Skills: Big Data, PySpark, BigQuery, cloud platforms (Google Cloud, AWS, or Azure), Linux, Shell/Python, Ansible
Overview:
This role involves managing and optimizing Big Data environments (PySpark, BigQuery, Airflow) in Google/AWS/Azure cloud, ensuring efficient, secure, and cost-effective operations. Responsibilities include 24x7 support, data pipeline optimization, automation, and troubleshooting, with a focus on DevOps, CI/CD, and disaster recovery.
Roles and Responsibilities:
(Google/AWS/Azure public cloud, PySpark, BigQuery, and Google Airflow)
- Participate in 24x7x365 SAP Environment rotational shift support and operations.
- As a team lead, you will be responsible for maintaining the upstream Big Data environment, where millions of financial data transactions flow daily, consisting of PySpark, BigQuery, Dataproc, and Google Airflow.
- You will be responsible for streamlining and tuning existing Big Data systems and pipelines and building new ones. Making sure the systems run efficiently and with minimal cost is a top priority.
- Manage the operations team in your respective shift, making changes to the underlying systems.
- This role involves providing day-to-day support, enhancing platform functionality through DevOps practices, and collaborating with application development teams to optimize database operations.
- Architect and optimize data warehouse solutions using BigQuery to ensure efficient data storage and retrieval.
- Install, build, patch, upgrade, and configure Big Data applications.
- Manage and configure BigQuery environments, datasets, and tables.
- Ensure data integrity, accessibility, and security in the BigQuery platform.
- Implement and manage partitioning and clustering for efficient data querying.
- Define and enforce access policies for BigQuery datasets.
- Implement query usage caps and alerts to avoid unexpected expenses.
- Should be very comfortable with troubleshooting Linux-based systems on issues and failures with a good grasp of the Linux command line.
- Create and maintain dashboards and reports to track key metrics like cost and performance.
- Integrate BigQuery with other Google Cloud Platform (GCP) services like Dataflow, Pub/Sub, and Cloud Storage.

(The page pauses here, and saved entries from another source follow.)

[src/rtl/tmr_pkg.sv]
package tmr_pkg;
    typedef enum logic {
        MODE_REPEAT  = 1'b0,
        MODE_ONESHOT = 1'b1
    } tmr_mode_e;
endpackage

[src/rtl/tmr_fine_ctl.sv]
module tmr_fine_ctl #(
    parameter int FINE_W = 4
) (
    input  logic              clk,
    input  logic              rst_n,
    input  logic              preset,
    input  logic              zero_tick,
    input  logic [FINE_W-1:0] fine_k,
    output logic              stretch
);
    typedef struct packed {
        logic [FINE_W-1:0] seq;
        logic              hold;
    } fine_t;

    fine_t st_d, st_q;

    always_comb begin
        st_d    = st_q;
        stretch = zero_tick && !st_q.hold && (st_q.seq < fine_k);
        if (preset) begin
            st_d.seq  = '0;
            st_d.hold = 1'b0;
        end else if (zero_tick) begin
            if (stretch) begin
                st_d.hold = 1'b1;
            end else begin
                st_d.hold = 1'b0;
                st_d.seq  = st_q.seq + 1'b1;
            end
        end
    end

    always_ff @(posedge clk or negedge rst_n) begin
        if (!rst_n) st_q <= '0;
        else        st_q <= st_d;
    end

    AST_STRETCH_IN_WINDOW: assert property (@(posedge clk) disable iff (!rst_n)
        $rose(st_q.hold) |-> ($past(st_q.seq) < $past(fine_k)));
    AST_HOLD_SINGLE: assert property (@(posedge clk) disable iff (!rst_n)
        (st_q.hold && zero_tick) |-> !stretch);
endmodule

[src/rtl/tmr_out_stage.sv]
module tmr_out_stage (
    input  logic clk,
    input  logic rst_n,
    input  logic uf_evt,
    input  logic irq_clr,
    output logic irq,
    output logic tmr_clk
);
    typedef struct packed {
        logic irq;
        logic tclk;
    } out_t;

    out_t st_d, st_q;

    always_comb begin
        st_d = st_q;
        if (uf_evt)       st_d.irq = 1'b1;
        else if (irq_clr) st_d.irq = 1'b0;
        if (uf_evt)       st_d.tclk = !st_q.tclk;
    end

    always_ff @(posedge clk or negedge rst_n) begin
        if (!rst_n) st_q <= '0;
        else        st_q <= st_d;
    end

    assign irq     = st_q.irq;
    assign tmr_clk = st_q.tclk;

    AST_IRQ_SET_WINS: assert property (@(posedge clk) disable iff (!rst_n)
        uf_evt |=> irq);
    AST_CLK_TOGGLE: assert property (@(posedge clk) disable iff (!rst_n)
        uf_evt |=> (tmr_clk != $past(tmr_clk)));
    AST_CLK_QUIET: assert property (@(posedge clk) disable iff (!rst_n)
        !uf_evt |=> (tmr_clk == $past(tmr_clk)));
endmodule
$ cat src/rtl/fdc_sel_decode.sv
module fdc_sel_decode
  import fdc_drv_pkg::*;
#(
  parameter int unsigned NUM_DRIVES = 4,
  localparam int unsigned SEL_W     = (NUM_DRIVES > 1) ? $clog2(NUM_DRIVES) : 1
) (
  input  logic [SEL_W-1:0]      drive_num,
  input  logic                  run,
  input  logic [NUM_DRIVES-1:0] motor_bits,
  output logic [NUM_DRIVES-1:0] mot_act,
  output logic [NUM_DRIVES-1:0] sel_act
);

  for (genvar d = 0; d < NUM_DRIVES; d++) begin : g_drv
    logic hit;
    assign hit        = (drive_num == SEL_W'(d));
    assign mot_act[d] = run & motor_bits[d];
    assign sel_act[d] = hit & mot_act[d];
  end

endmodule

- Enable BigQuery through tools like Jupyter Notebook, Visual Studio Code, and other CLIs.
- Implement data quality checks and data validation processes to ensure data integrity.

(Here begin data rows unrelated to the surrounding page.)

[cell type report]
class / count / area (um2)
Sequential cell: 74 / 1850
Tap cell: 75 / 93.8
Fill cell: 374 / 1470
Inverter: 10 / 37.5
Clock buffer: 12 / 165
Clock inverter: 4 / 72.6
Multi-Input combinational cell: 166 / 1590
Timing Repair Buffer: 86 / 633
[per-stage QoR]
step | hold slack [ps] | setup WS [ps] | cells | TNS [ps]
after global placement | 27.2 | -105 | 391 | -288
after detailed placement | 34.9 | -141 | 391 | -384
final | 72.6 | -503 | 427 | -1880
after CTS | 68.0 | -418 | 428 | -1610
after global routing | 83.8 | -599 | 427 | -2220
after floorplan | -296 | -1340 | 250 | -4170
===== src/rtl/mbr_node_pkg.sv =====
package mbr_node_pkg;
    localparam int unsigned DEF_COORD_W = 16;
    localparam int unsigned DEF_PTR_W   = 16;

    typedef enum logic {
        ST_IDLE   = 1'b0,
        ST_REPORT = 1'b1
    } node_state_e;
endpackage


===== src/rtl/mbr_overlap_cmp.sv =====
module mbr_overlap_cmp #(
    parameter int unsigned CW = 16
) (
    input  logic          s_valid,
    input  logic [CW-1:0] s_lo_x,
    input  logic [CW-1:0] s_lo_y,
    input  logic [CW-1:0] s_hi_x,
    input  logic [CW-1:0] s_hi_y,
    input  logic [CW-1:0] q_lo_x,
    input  logic [CW-1:0] q_lo_y,
    input  logic [CW-1:0] q_hi_x,
    input  logic [CW-1:0] q_hi_y,
    output logic          hit
);
    logic x_ok;
    logic y_ok;

    // Inclusive bounds: touching edges count as overlap.
    always_comb begin
        x_ok = (q_lo_x <= s_hi_x) && (s_lo_x <= q_hi_x);
        y_ok = (q_lo_y <= s_hi_y) && (s_lo_y <= q_hi_y);
        hit  = s_valid && x_ok && y_ok;
    end
endmodule


===== src/rtl/mbr_slot.sv =====
module mbr_slot #(
    parameter int unsigned CW = 16,
    parameter int unsigned PW = 16
) (
    input  logic          clk,
    input  logic          rst_n,
    input  logic          wr_en,
    input  logic          wr_valid,
    input  logic [CW-1:0] wr_lo_x,
    input  logic [CW-1:0] wr_lo_y,
    input  logic [CW-1:0] wr_hi_x,
    input  logic [CW-1:0] wr_hi_y,
    input  logic [PW-1:0] wr_ptr,
    input  logic [CW-1:0] q_lo_x,
    input  logic [CW-1:0] q_lo_y,
    input  logic [CW-1:0] q_hi_x,
    input  logic [CW-1:0] q_hi_y,
    output logic          hit,
    output logic [PW-1:0] ptr
);
    logic          vld_q;
    logic [CW-1:0] lo_x_q, lo_y_q, hi_x_q, hi_y_q;
    logic [PW-1:0] ptr_q;

    always_ff @(posedge clk or negedge rst_n) begin
        if (!rst_n) begin
            vld_q  <= 1'b0;
            lo_x_q <= '0;
            lo_y_q <= '0;
            hi_x_q <= '0;
            hi_y_q <= '0;
            ptr_q  <= '0;
        end else if (wr_en) begin
            vld_q  <= wr_valid;
            lo_x_q <= wr_lo_x;
            lo_y_q <= wr_lo_y;
            hi_x_q <= wr_hi_x;
            hi_y_q <= wr_hi_y;
            ptr_q  <= wr_ptr;
        end
    end

    mbr_overlap_cmp #(.CW(CW)) u_cmp (
        .s_valid (vld_q),
        .s_lo_x  (lo_x_q),
        .s_lo_y  (lo_y_q),
        .s_hi_x  (hi_x_q),
        .s_hi_y  (hi_y_q),
        .q_lo_x  (q_lo_x),
        .q_lo_y  (q_lo_y),
        .q_hi_x  (q_hi_x),
        .q_hi_y  (q_hi_y),
        .hit     (hit)
    );

    assign ptr = ptr_q;
endmodule


===== src/rtl/mbr_node_tester.sv =====
module mbr_node_tester
    import mbr_node_pkg::*;
#(
    parameter int unsigned NX = 2,
    parameter int unsigned NY = 2,
    parameter int unsigned CW = DEF_COORD_W,
    parameter int unsigned PW = DEF_PTR_W,
    localparam int unsigned NS = NX * NY,
    localparam int unsigned XW = (NX > 1) ? $clog2(NX) : 1,
    localparam int unsigned YW = (NY > 1) ? $clog2(NY) : 1
) (
    input  logic             clk,
    input  logic             rst_n,
    input  logic             load_en,
    input  logic [XW-1:0]    load_x,
    input  logic [YW-1:0]    load_y,
    input  logic             load_valid,
    input  logic [CW-1:0]    load_lo_x,
    input  logic [CW-1:0]    load_lo_y,
    input  logic [CW-1:0]    load_hi_x,
    input  logic [CW-1:0]    load_hi_y,
    input  logic [PW-1:0]    load_ptr,
    input  logic             leaf_we,
    input  logic             leaf_in,
    input  logic             query_valid,
    input  logic [CW-1:0]    q_lo_x,
    input  logic [CW-1:0]    q_lo_y,
    input  logic [CW-1:0]    q_hi_x,
    input  logic [CW-1:0]    q_hi_y,
    output logic             result_valid,
    output logic [NS-1:0]    hit_vec,
    output logic [NS*PW-1:0] ptr_vec,
    output logic             result_leaf
);
    node_state_e state_q, state_d;

    logic [NS-1:0]    slot_hit;
    logic [NS*PW-1:0] slot_ptr;
    logic             leaf_q;
    logic [NS-1:0]    hit_q;
    logic [NS*PW-1:0] ptr_q;
    logic             rleaf_q;

    for (genvar g = 0; g < NS; g++) begin : g_slot
        logic sel;
        assign sel = load_en
                  && (load_x == XW'(g % NX))
                  && (load_y == YW'(g / NX));

        mbr_slot #(.CW(CW), .PW(PW)) u_slot (
            .clk      (clk),
            .rst_n    (rst_n),
            .wr_en    (sel),
            .wr_valid (load_valid),
            .wr_lo_x  (load_lo_x),
            .wr_lo_y  (load_lo_y),
            .wr_hi_x  (load_hi_x),
            .wr_hi_y  (load_hi_y),
            .wr_ptr   (load_ptr),
            .q_lo_x   (q_lo_x),
            .q_lo_y   (q_lo_y),
            .q_hi_x   (q_hi_x),
            .q_hi_y   (q_hi_y),
            .hit      (slot_hit[g]),
            .ptr      (slot_ptr[g*PW +: PW])
        );
    end

    // Next-state logic
    always_comb begin
        state_d = state_q;
        unique case (state_q)
            ST_IDLE:   state_d = query_valid ? ST_REPORT : ST_IDLE;
            ST_REPORT: state_d = query_valid ? ST_REPORT : ST_IDLE;
            default:   state_d = ST_IDLE;
        endcase
    end

    // State register
    always_ff @(posedge clk or negedge rst_n) begin
        if (!rst_n) state_q <= ST_IDLE;
        else        state_q <= state_d;
    end

    // Node leaf flag
    always_ff @(posedge clk or negedge rst_n) begin
        if (!rst_n)       leaf_q <= 1'b0;
        else if (leaf_we) leaf_q <= leaf_in;
    end

    // Result capture
    always_ff @(posedge clk or negedge rst_n) begin
        if (!rst_n) begin
            hit_q   <= '0;
            ptr_q   <= '0;
            rleaf_q <= 1'b0;
        end else if (query_valid) begin
            hit_q   <= slot_hit;
            ptr_q   <= slot_ptr;
            rleaf_q <= leaf_q;
        end
    end

    // Outputs
    always_comb begin
        result_valid = (state_q == ST_REPORT);
        hit_vec      = hit_q;
        ptr_vec      = ptr_q;
        result_leaf  = rleaf_q;
    end
endmodule


===== config.mk =====
export PLATFORM = sky130hd
export DESIGN_NAME = mbr_node_tester
export DESIGN_NICKNAME = d
export VERILOG_FILES = /design/src/rtl/mbr_node_pkg.sv /design/src/rtl/mbr_overlap_cmp.sv /design/src/rtl/mbr_slot.sv /design/src/rtl/mbr_node_tester.sv
export SDC_FILE = /design/constraint.sdc
export NUM_CORES = 1
export LEC_CHECK = 0
export ABC_AREA = 1
export BUFFER_PORTS_ARGS = -buffer_cell sky130_fd_sc_hd__buf_2
export CAP_MARGIN = 20
export CORE_MARGIN = 2
export CORE_UTILIZATION = 60
export DETAILED_ROUTE_END_ITERATION = 8
export PLACE_DENSITY_LB_ADDON = 0.25
export SLEW_MARGIN = 10
export SYNTH_ARGS = -nofsm -noshare
export SYNTH_HDL_FRONTEND = slang
export SYNTH_SLANG_ARGS = --single-unit

===== constraint.sdc =====
create_clock -name clk -period 1.8 [get_ports clk]
set_clock_uncertainty 0.1 [all_clocks]
set_input_delay 0.36 -clock clk [delete_from_list [all_inputs] [get_ports clk]]
set_output_delay 0.36 -clock clk [all_outputs]
set_load 0.005 [all_outputs]
==> src/rtl/pwm_pkg.sv <==
package pwm_pkg;

   typedef enum logic [1:0] {
      SEL_SAMPLE   = 2'd0,
      SEL_PERIOD   = 2'd1,
      SEL_REPEAT   = 2'd2,
      SEL_POLARITY = 2'd3
   } pwm_sel_e;

   localparam int REP_CODE_W = 2;
   localparam int REP_LEFT_W = 3;

   // Periods per sample minus one, from the two-bit repeat code.
   function automatic logic [REP_LEFT_W-1:0] rep_reload(input logic [REP_CODE_W-1:0] code);
      logic [REP_LEFT_W:0] n;
      n = (REP_LEFT_W+1)'(1) << code;
      return REP_LEFT_W'(n - 1'b1);
   endfunction

endpackage

==> src/rtl/pwm_cfg_regs.sv <==
module pwm_cfg_regs
   import pwm_pkg::*;
#(
   parameter int W = 16
) (
   input  logic                  clk,
   input  logic                  rst_n,
   input  logic                  wr_en,
   input  logic [1:0]            wr_sel,
   input  logic [W-1:0]          wr_data,
   output logic [W-1:0]          period_o,
   output logic [REP_CODE_W-1:0] rep_code_o,
   output logic                  pol_o,
   output logic                  sample_wr_o
);

   pwm_sel_e sel;
   assign sel = pwm_sel_e'(wr_sel);

   always_ff @(posedge clk or negedge rst_n) begin
      if (!rst_n) begin
         period_o   <= '0;
         rep_code_o <= '0;
         pol_o      <= 1'b0;
      end else if (wr_en) begin
         case (sel)
            SEL_PERIOD:   period_o   <= wr_data;
            SEL_REPEAT:   rep_code_o <= wr_data[REP_CODE_W-1:0];
            SEL_POLARITY: pol_o      <= wr_data[0];
            default: ;
         endcase
      end
   end

   assign sample_wr_o = wr_en && (sel == SEL_SAMPLE);

   assert_period_write_R9: assert property (@(posedge clk) disable iff (!rst_n)
      (wr_en && wr_sel == 2'd1) |=> (period_o == $past(wr_data)));

endmodule

==> src/rtl/pwm_sample_fifo.sv <==
module pwm_sample_fifo #(
   parameter int W     = 16,
   parameter int DEPTH = 4
) (
   input  logic         clk,
   input  logic         rst_n,
   input  logic         flush,
   input  logic         push,
   input  logic [W-1:0] push_data,
   input  logic         pop,
   output logic [W-1:0] head,
   output logic         empty,
   output logic         full,
   output logic         overflow
);

   localparam int AW = (DEPTH > 1) ? $clog2(DEPTH) : 1;
   localparam int CW = $clog2(DEPTH + 1);

   generate
      if (DEPTH < 2 || (DEPTH & (DEPTH - 1)) != 0) begin : g_bad_depth
         $error("pwm_sample_fifo: DEPTH must be a power of two, at least 2");
      end
   endgenerate

   logic [W-1:0]  mem [DEPTH];
   logic [AW-1:0] wp_q, rp_q;
   logic [CW-1:0] count_q;
   logic          do_push, do_pop;

   assign empty   = (count_q == '0);
   assign full    = (count_q == CW'(DEPTH));
   assign do_push = push && !full;
   assign do_pop  = pop && !empty;
   assign head    = mem[rp_q];

   for (genvar g = 0; g < DEPTH; g++) begin : g_slot
      always_ff @(posedge clk or negedge rst_n) begin
         if (!rst_n)
            mem[g] <= '0;
         else if (!flush && do_push && wp_q == AW'(g))
            mem[g] <= push_data;
      end
   end

   always_ff @(posedge clk or negedge rst_n) begin
      if (!rst_n) begin
         wp_q     <= '0;
         rp_q     <= '0;
         count_q  <= '0;
         overflow <= 1'b0;
      end else if (flush) begin
         wp_q     <= '0;
         rp_q     <= '0;
         count_q  <= '0;
         overflow <= 1'b0;
      end else begin
         if (do_push) wp_q <= wp_q + 1'b1;
         if (do_pop)  rp_q <= rp_q + 1'b1;
         count_q <= count_q + CW'(do_push) - CW'(do_pop);
         if (push && full) overflow <= 1'b1;
      end
   end

   assert_full_drop_R4: assert property (@(posedge clk) disable iff (!rst_n)
      (push && full && !pop && !flush) |=> full);
   assert_ovf_sticky_R4: assert property (@(posedge clk) disable iff (!rst_n)
      (overflow && !flush) |=> overflow);
   assert_flags_exclusive_R4: assert property (@(posedge clk) disable iff (!rst_n)
      !(full && empty));
   assert_flush_clears_R8: assert property (@(posedge clk) disable iff (!rst_n)
      flush |=> (empty && !overflow));
   assert_no_pop_empty_R3: assert property (@(posedge clk) disable iff (!rst_n)
      pop |-> !empty);

endmodule
File: src/rtl/key_debounce_pkg.sv
package key_debounce_pkg;

  typedef enum logic {
    KEY_UP   = 1'b0,
    KEY_DOWN = 1'b1
  } key_state_e;

  function automatic int unsigned top_count(int unsigned clk_hz, int unsigned settle_us);
    int unsigned t;
    t = (clk_hz / 1_000_000) * settle_us;
    return (t == 0) ? 1 : t;
  endfunction

endpackage

File: src/rtl/key_sync.sv
module key_sync #(
  parameter int   STAGES  = 2,
  parameter logic RST_VAL = 1'b1
) (
  input  logic clk_i,
  input  logic rst_ni,
  input  logic d_i,
  output logic q_o
);

  logic [STAGES-1:0] sync_q;

  always_ff @(posedge clk_i or negedge rst_ni) begin
    if (!rst_ni) sync_q <= {STAGES{RST_VAL}};
    else         sync_q <= {sync_q[STAGES-2:0], d_i};
  end

  assign q_o = sync_q[STAGES-1];

endmodule
==> src/rtl/pgwalk_addr.sv <==
module pgwalk_addr
    import pgwalk_pkg::*;
#(
    parameter int LEG_IDX_W  = 10,
    parameter int WIDE_IDX_W = 9
) (
    input  fmt_e            fmt,
    input  logic [2:0]      lvl,
    input  logic [VA_W-1:0] base,
    input  logic [VA_W-1:0] vaddr,
    input  logic [VA_W-1:0] entry,
    output logic            wide,
    output logic [VA_W-1:0] rd_addr,
    output logic [VA_W-1:0] next_base,
    output logic [VA_W-1:0] leaf_pa,
    output logic [VA_W-1:0] large_pa
);
    localparam int IDX_MAX = (LEG_IDX_W > WIDE_IDX_W) ? LEG_IDX_W : WIDE_IDX_W;

    logic [2:0]         lvl_m1;
    logic [6:0]         shamt;
    logic [IDX_MAX-1:0] idx;
    logic [IDX_MAX-1:0] idx_mask;

    assign wide   = (fmt == FMT_PAE3) || (fmt == FMT_LONG4);
    assign lvl_m1 = lvl - 3'd1;

    always_comb begin
        idx_mask = wide ? IDX_MAX'((1 << WIDE_IDX_W) - 1) : IDX_MAX'((1 << LEG_IDX_W) - 1);
        shamt    = 7'(PAGE_SHIFT) + 7'(lvl_m1) * (wide ? 7'(WIDE_IDX_W) : 7'(LEG_IDX_W));
        idx      = IDX_MAX'(vaddr >> shamt) & idx_mask;
        if (wide)
            rd_addr = base + {{(VA_W-IDX_MAX-3){1'b0}}, idx, 3'b0};
        else
            rd_addr = base + {{(VA_W-IDX_MAX-2){1'b0}}, idx, 2'b0};
    end

    always_comb begin
        next_base = wide ? frame_of(entry) : {32'b0, entry[31:12], 12'b0};
        leaf_pa   = {next_base[VA_W-1:PAGE_SHIFT], vaddr[PAGE_SHIFT-1:0]};
        if (wide)
            large_pa = {{(VA_W-PHYS_TOP-1){1'b0}}, entry[PHYS_TOP:21], vaddr[20:0]};
        else
            large_pa = {24'b0, entry[20:13], entry[31:22], vaddr[21:0]};
    end

endmodule
--- config.mk ---
export PLATFORM = sky130hd
export DESIGN_NAME = adc_result_reg
export DESIGN_NICKNAME = d
export VERILOG_FILES = /design/src/rtl/adc_result_reg.sv
export SDC_FILE = /design/constraint.sdc
export NUM_CORES = 1
export LEC_CHECK = 0
export ABC_AREA = 1
export BUFFER_PORTS_ARGS = -buffer_cell sky130_fd_sc_hd__buf_2
export CAP_MARGIN = 20
export CORE_MARGIN = 2
export CORE_UTILIZATION = 30
export DETAILED_ROUTE_END_ITERATION = 10
export GPL_TIMING_DRIVEN = 1
export MAX_ROUTING_LAYER = met4
export SLEW_MARGIN = 20
export SYNTH_ARGS = -nofsm -noshare
export SYNTH_HDL_FRONTEND = slang
export SYNTH_SLANG_ARGS = --single-unit
--- constraint.sdc ---
create_clock -name clk -period 2.8 [get_ports clk]
set_input_delay 0.28 -clock clk [delete_from_list [all_inputs] [get_ports clk]]
set_output_delay 0.28 -clock clk [all_outputs]
set_load 0.03 [all_outputs]
**src/rtl/c16_pkg.sv**
```systemverilog
package c16_pkg;

    localparam int INSN_W     = 16;
    localparam int REG_W      = 5;
    localparam int SHORT_W    = 3;
    localparam int OP_W       = 5;
    localparam int SHORT_BASE = 8;

    typedef enum logic [OP_W-1:0] {
        OP_BAD     = 5'd0,
        OP_SPADDW  = 5'd1,
        OP_LDW     = 5'd2,
        OP_STW     = 5'd3,
        OP_ADDIMM  = 5'd4,
        OP_CALL    = 5'd5,
        OP_LDIMM   = 5'd6,
        OP_SPADJ   = 5'd7,
        OP_UPIMM   = 5'd8,
        OP_SHR     = 5'd9,
        OP_SAR     = 5'd10,
        OP_ANDIMM  = 5'd11,
        OP_SUB     = 5'd12,
        OP_XOR     = 5'd13,
        OP_OR      = 5'd14,
        OP_AND     = 5'd15,
        OP_JUMP    = 5'd16,
        OP_BRZ     = 5'd17,
        OP_BRNZ    = 5'd18,
        OP_SHL     = 5'd19,
        OP_LDSP    = 5'd20,
        OP_JREG    = 5'd21,
        OP_MOVE    = 5'd22,
        OP_BRK     = 5'd23,
        OP_CALLREG = 5'd24,
        OP_ADD     = 5'd25,
        OP_STSP    = 5'd26,
        OP_FPMEM   = 5'd27
    } op_e;

    typedef struct packed {
        op_e  op;
        logic bad;
    } dec_t;

    // Build a decode result; unknown and unsupported codes carry the flag.
    function automatic dec_t mk_dec(op_e o);
        dec_t d;
        d.op  = o;
        d.bad = (o == OP_BAD) || (o == OP_FPMEM);
        return d;
    endfunction

    function automatic logic [REG_W-1:0] widen_short(logic [SHORT_W-1:0] s);
        return REG_W'(SHORT_BASE) + REG_W'(s);
    endfunction

endpackage

```
**src/rtl/c16_quad0_dec.sv**
```systemverilog
module c16_quad0_dec
    import c16_pkg::*;
(
    input  logic [INSN_W-1:0] insn,
    output dec_t              dec
);
    always_comb begin
        unique case (insn[15:13])
            3'b000: begin
                dec     = mk_dec(OP_SPADDW);
                // A zero scaled immediate is reserved.
                dec.bad = (insn[12:5] == '0);
            end
            3'b010:  dec = mk_dec(OP_LDW);
            3'b110:  dec = mk_dec(OP_STW);
            3'b100:  dec = mk_dec(OP_BAD);
            default: dec = mk_dec(OP_FPMEM);
        endcase
    end
endmodule

```
**src/rtl/c16_quad1_dec.sv**
```systemverilog
module c16_quad1_dec
    import c16_pkg::*;
(
    input  logic [INSN_W-1:0] insn,
    output dec_t              dec
);
    localparam logic [REG_W-1:0] SP_IDX = REG_W'(2);

    op_e alu_op;

    // Arithmetic group: two-level split on bits 11:10 then 6:5.
    always_comb begin
        unique case (insn[11:10])
            2'b00: alu_op = OP_SHR;
            2'b01: alu_op = OP_SAR;
            2'b10: alu_op = OP_ANDIMM;
            default: begin
                unique case (insn[6:5])
                    2'b00:   alu_op = OP_SUB;
                    2'b01:   alu_op = OP_XOR;
                    2'b10:   alu_op = OP_OR;
                    default: alu_op = OP_AND;
                endcase
            end
        endcase
    end

    always_comb begin
        unique case (insn[15:13])
            3'b000:  dec = mk_dec(OP_ADDIMM);
            3'b001:  dec = mk_dec(OP_CALL);
            3'b010:  dec = mk_dec(OP_LDIMM);
            3'b011:  dec = mk_dec((insn[11:7] == SP_IDX) ? OP_SPADJ : OP_UPIMM);
            3'b100:  dec = mk_dec(alu_op);
            3'b101:  dec = mk_dec(OP_JUMP);
            3'b110:  dec = mk_dec(OP_BRZ);
            default: dec = mk_dec(OP_BRNZ);
        endcase
    end
endmodule

```
**src/rtl/c16_quad2_dec.sv**
```systemverilog
module c16_quad2_dec
    import c16_pkg::*;
(
    input  logic [INSN_W-1:0] insn,
    output dec_t              dec
);
    logic src2_zero;
    logic low_all_zero;
    op_e  reg_op;

    assign src2_zero    = (insn[6:2] == '0);
    assign low_all_zero = (insn[11:2] == '0);

    // Register jump / move / add group; bit 12 splits, then priority chain.
    always_comb begin
        if (!insn[12]) begin
            reg_op = src2_zero ? OP_JREG : OP_MOVE;
        end else if (low_all_zero) begin
            reg_op = OP_BRK;
        end else if (src2_zero) begin
            reg_op = OP_CALLREG;
        end else begin
            reg_op = OP_ADD;
        end
    end

    always_comb begin
        unique case (insn[15:13])
            3'b000:  dec = mk_dec(OP_SHL);
            3'b010:  dec = mk_dec(OP_LDSP);
            3'b100:  dec = mk_dec(reg_op);
            3'b110:  dec = mk_dec(OP_STSP);
            default: dec = mk_dec(OP_FPMEM);
        endcase
    end
endmodule

```
**src/rtl/c16_short_reg.sv**
```systemverilog
module c16_short_reg
    import c16_pkg::*;
(
    input  logic [SHORT_W-1:0] short_idx,
    output logic [REG_W-1:0]   full_idx
);
    assign full_idx = widen_short(short_idx);
endmodule

```
**src/rtl/c16_decoder.sv**
```systemverilog
module c16_decoder
    import c16_pkg::*;
(
    input  logic [INSN_W-1:0]  instr_i,
    output logic [OP_W-1:0]    op_o,
    output logic               illegal_o,
    output logic [REG_W-1:0]   rd_o,
    output logic [REG_W-1:0]   rs1_o,
    output logic [REG_W-1:0]   rs2_o,
    output logic [SHORT_W-1:0] rs1s_o,
    output logic [SHORT_W-1:0] rs2s_o,
    output logic [REG_W-1:0]   rs1s_x_o,
    output logic [REG_W-1:0]   rs2s_x_o
);
    localparam int N_SHORT = 2;

    dec_t q0_dec, q1_dec, q2_dec, sel_dec;

    c16_quad0_dec u_q0 (.insn(instr_i), .dec(q0_dec));
    c16_quad1_dec u_q1 (.insn(instr_i), .dec(q1_dec));
    c16_quad2_dec u_q2 (.insn(instr_i), .dec(q2_dec));

    always_comb begin
        unique case (instr_i[1:0])
            2'b00:   sel_dec = q0_dec;
            2'b01:   sel_dec = q1_dec;
            2'b10:   sel_dec = q2_dec;
            default: sel_dec = mk_dec(OP_BAD);
        endcase
    end

    assign op_o      = sel_dec.op;
    assign illegal_o = sel_dec.bad;

    assign rd_o  = instr_i[11:7];
    assign rs1_o = instr_i[11:7];
    assign rs2_o = instr_i[6:2];

    logic [N_SHORT-1:0][SHORT_W-1:0] short_f;
    logic [N_SHORT-1:0][REG_W-1:0]   short_x;

    assign short_f[0] = instr_i[9:7];
    assign short_f[1] = instr_i[4:2];

    for (genvar g = 0; g < N_SHORT; g++) begin : g_short
        c16_short_reg u_sr (.short_idx(short_f[g]), .full_idx(short_x[g]));
    end

    assign rs1s_o   = short_f[0];
    assign rs2s_o   = short_f[1];
    assign rs1s_x_o = short_x[0];
    assign rs2s_x_o = short_x[1];
endmodule

```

- Manage and monitor data pipelines using Airflow and CI/CD tools (e.g., Jenkins, Screwdriver) for automation.
- Collaborate with data analysts and data scientists to understand data requirements and translate them into technical solutions.
- Provide consultation and support to application development teams for database design, implementation, and monitoring.
- Proficiency in Unix/Linux OS fundamentals, Shell/Perl/Python scripting, and Ansible for automation.
- Disaster Recovery & High Availability expertise, including backup/restore operations.
- Experience with geo-redundant databases and Red Hat cluster.
- Accountable for ensuring that delivery is within the defined SLA and agreed milestones (projects) by following best practices and processes for continuous service improvement.
- Work closely with other Support Organizations (DB, Google, PySpark data engineering, and Infrastructure teams).
- Incident Management, Change Management, Release Management, and Problem Management.